ASHLAND — For the past week, Ashland’s Corner Park has been decorated with clotheslines of white shirts adorned with messages like “stop blaming my body for your harassment” and “intoxicated is not consent.”

Statistics on sexual violence, the #MeToo hashtag and awareness ribbons were common themes on the dozens of shirts on display at the intersection of two of Ashland’s busiest streets.

The shirts were designed by survivors of sexual abuse or domestic violence or their friends and family as a part of Safe Haven of Ashland’s Clothesline Project, put together to commemorate Sexual Violence Awareness Month.

“It offers survivors an opportunity to just kind of take their voices back, tell their own stories in their own way by writing them on these shirts that kind of act like a little gallery that community members and other survivors can walk through and read the stories, read statistics,” Kristina Clady, the Outreach and Prevention Coordinator of Rape, Crisis, and Domestic Violence at Safe Haven.
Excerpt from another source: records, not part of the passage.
==> src/rtl/coh_fill_resp.sv <==
module coh_fill_resp #(
  parameter int NENT = 8,
  localparam int IW = (NENT > 1) ? $clog2(NENT) : 1
) (
  input  logic            clk,
  input  logic            rst_n,
  input  logic            rsp_vld,
  input  logic [IW-1:0]   rsp_idx,
  input  logic [1:0]      req_cls,
  input  logic [2:0]      rsp_code,
  input  logic            store_live,
  input  logic            probe_inval,
  input  logic            stc_pend,
  input  logic            livelock_en,
  output logic            act_vld,
  output logic [IW-1:0]   act_idx,
  output logic            retry_req,
  output logic [1:0]      retry_cls,
  output logic            ll_stall,
  output logic            st_replay,
  output logic            stc_fail,
  output logic            stc_allow,
  output logic            ld_ones,
  output logic            evict_req,
  output logic            retire,
  output logic            mchk_err,
  output logic            illegal_rsp,
  output logic [NENT-1:0] blk_valid,
  output logic [NENT-1:0] blk_writable,
  output logic [NENT-1:0] blk_victim
);
  localparam logic [1:0] C_RDMOD = 2'd0, C_CTD = 2'd1, C_ITD = 2'd2;
  localparam logic [2:0] R_SHD = 3'd2, R_DTY = 3'd3, R_OK = 3'd4,
                         R_FAIL = 3'd5, R_ERR = 3'd6;

  logic is_rd, cur_x;
  logic upd, nv, nw, nx;
  logic want, force_f, ill, ones, evc, rep, alw, ret, mchk;
  logic [1:0] wcls;
  logic blocked;

  assign is_rd = (rsp_code <= R_SHD);
  assign cur_x = blk_victim[rsp_idx];

  always_comb begin
    upd = 1'b0; nv = 1'b0; nw = 1'b0; nx = 1'b0;
    want = 1'b0; wcls = C_CTD; force_f = 1'b0; ill = 1'b0;
    ones = 1'b0; evc = 1'b0; rep = 1'b0; alw = 1'b0; ret = 1'b0; mchk = 1'b0;
    case (req_cls)
      C_RDMOD: begin
        if (is_rd) begin
          upd = 1'b1; nv = 1'b1; nx = (rsp_code == R_SHD);
          want = store_live;
        end else if (rsp_code == R_DTY) begin
          upd = 1'b1; nv = 1'b1; nw = 1'b1;
        end else if (rsp_code == R_ERR) begin
          upd = 1'b1; ones = 1'b1; evc = 1'b1; force_f = 1'b1;
        end else begin
          ill = 1'b1;
        end
      end
      C_CTD: begin
        if (is_rd) begin
          upd = 1'b1; nv = 1'b1; nx = (rsp_code == R_SHD);
          want = store_live; force_f = 1'b1;
        end else if (rsp_code == R_DTY) begin
          upd = 1'b1; nv = 1'b1; nw = 1'b1; nx = 1'b1; force_f = 1'b1;
        end else if (rsp_code == R_OK) begin
          upd = 1'b1; nv = 1'b1; nw = 1'b1; nx = cur_x;
          rep = 1'b1; alw = stc_pend;
        end else if (rsp_code == R_FAIL) begin
          ret = 1'b1; force_f = 1'b1; want = store_live;
          wcls = probe_inval ? C_RDMOD : C_CTD;
          upd = probe_inval;
        end else begin
          ill = 1'b1;
        end
      end
      C_ITD: begin
        if (is_rd) begin
          upd = 1'b1; nv = 1'b1; nx = (rsp_code == R_SHD); want = 1'b1;
        end else if (rsp_code == R_DTY) begin
          upd = 1'b1; nv = 1'b1; nw = 1'b1;
        end else if (rsp_code == R_OK) begin
          upd = 1'b1; nv = 1'b1; nw = 1'b1; nx = cur_x;
        end else if (rsp_code == R_ERR) begin
          mchk = 1'b1;
        end else begin
          ill = 1'b1;
        end
      end
      default: ill = 1'b1;
    endcase
  end

  assign blocked = want && (wcls == C_CTD) && !livelock_en;

  always_ff @(posedge clk) begin
    if (!rst_n) begin
      act_vld <= 1'b0; act_idx <= '0; retry_req <= 1'b0; retry_cls <= 2'd0;
      ll_stall <= 1'b0; st_replay <= 1'b0; stc_fail <= 1'b0; stc_allow <= 1'b0;
      ld_ones <= 1'b0; evict_req <= 1'b0; retire <= 1'b0; mchk_err <= 1'b0;
      illegal_rsp <= 1'b0;
      blk_valid <= '0; blk_writable <= '0; blk_victim <= '0;
    end else begin
      act_vld     <= rsp_vld;
      act_idx     <= rsp_vld ? rsp_idx : '0;
      retry_req   <= rsp_vld && want && !blocked;
      retry_cls   <= (rsp_vld && want && !blocked) ? wcls : 2'd0;
      ll_stall    <= rsp_vld && blocked;
      st_replay   <= rsp_vld && rep;
      stc_fail    <= rsp_vld && force_f && stc_pend;
      stc_allow   <= rsp_vld && alw;
      ld_ones     <= rsp_vld && ones;
      evict_req   <= rsp_vld && evc;
      retire      <= rsp_vld && ret;
      mchk_err    <= rsp_vld && mchk;
      illegal_rsp <= rsp_vld && ill;
      if (rsp_vld && upd) begin
        blk_valid[rsp_idx]    <= nv;
        blk_writable[rsp_idx] <= nw;
        blk_victim[rsp_idx]   <= nx;
      end
    end
  end
endmodule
“It’s just a great way to really empower survivors in an anonymous way.”

Safe Haven is a local non-profit associated with the Appleseed Community Mental Health Center focused on helping survivors of domestic and sexual violence. 

The organization has housed 28 survivors at its shelter so far in 2023. Last year, it housed 36 adults and 18 children and answered 603 calls on its 24-hour hotline, according to the organization’s 2022 impact report.

Safe Haven also hosts support groups, conducts training and advocates for survivors in court, in hospitals, on campus and in the community, according to its website.

The clothesline project started at Ashland University before it moved to Corner Park, and the college community gave Safe Haven some “really great” feedback on the project, Clady said.

April 28 was the project’s last day at Corner Park before it moves to Central Park in Loudonville from May 2 to 5.

According to Clady, domestic and sexual violence is likely more prevalent in Ashland County than most people think; one in four women and one in six men will be the victim of sexual or domestic violence at some point in their lives.

Community members who want to reduce sexual or domestic violence should get to know their neighbors and be “the type of person that people want to tell things” by being “non-judgmental and a good-listener,” and should keep Safe Haven in mind, Clady said.

“We get neighbors calling all the time that are like, I think that this is happening next door to me and I don’t know what to do. So just knowing the resources and being an available open person to those around you,” she said.

Survivors can reach out to Safe Haven via its hotline at 419-289-8085 or its phone number at 419-282-6097. Community members in immediate danger should call 911, according to its website.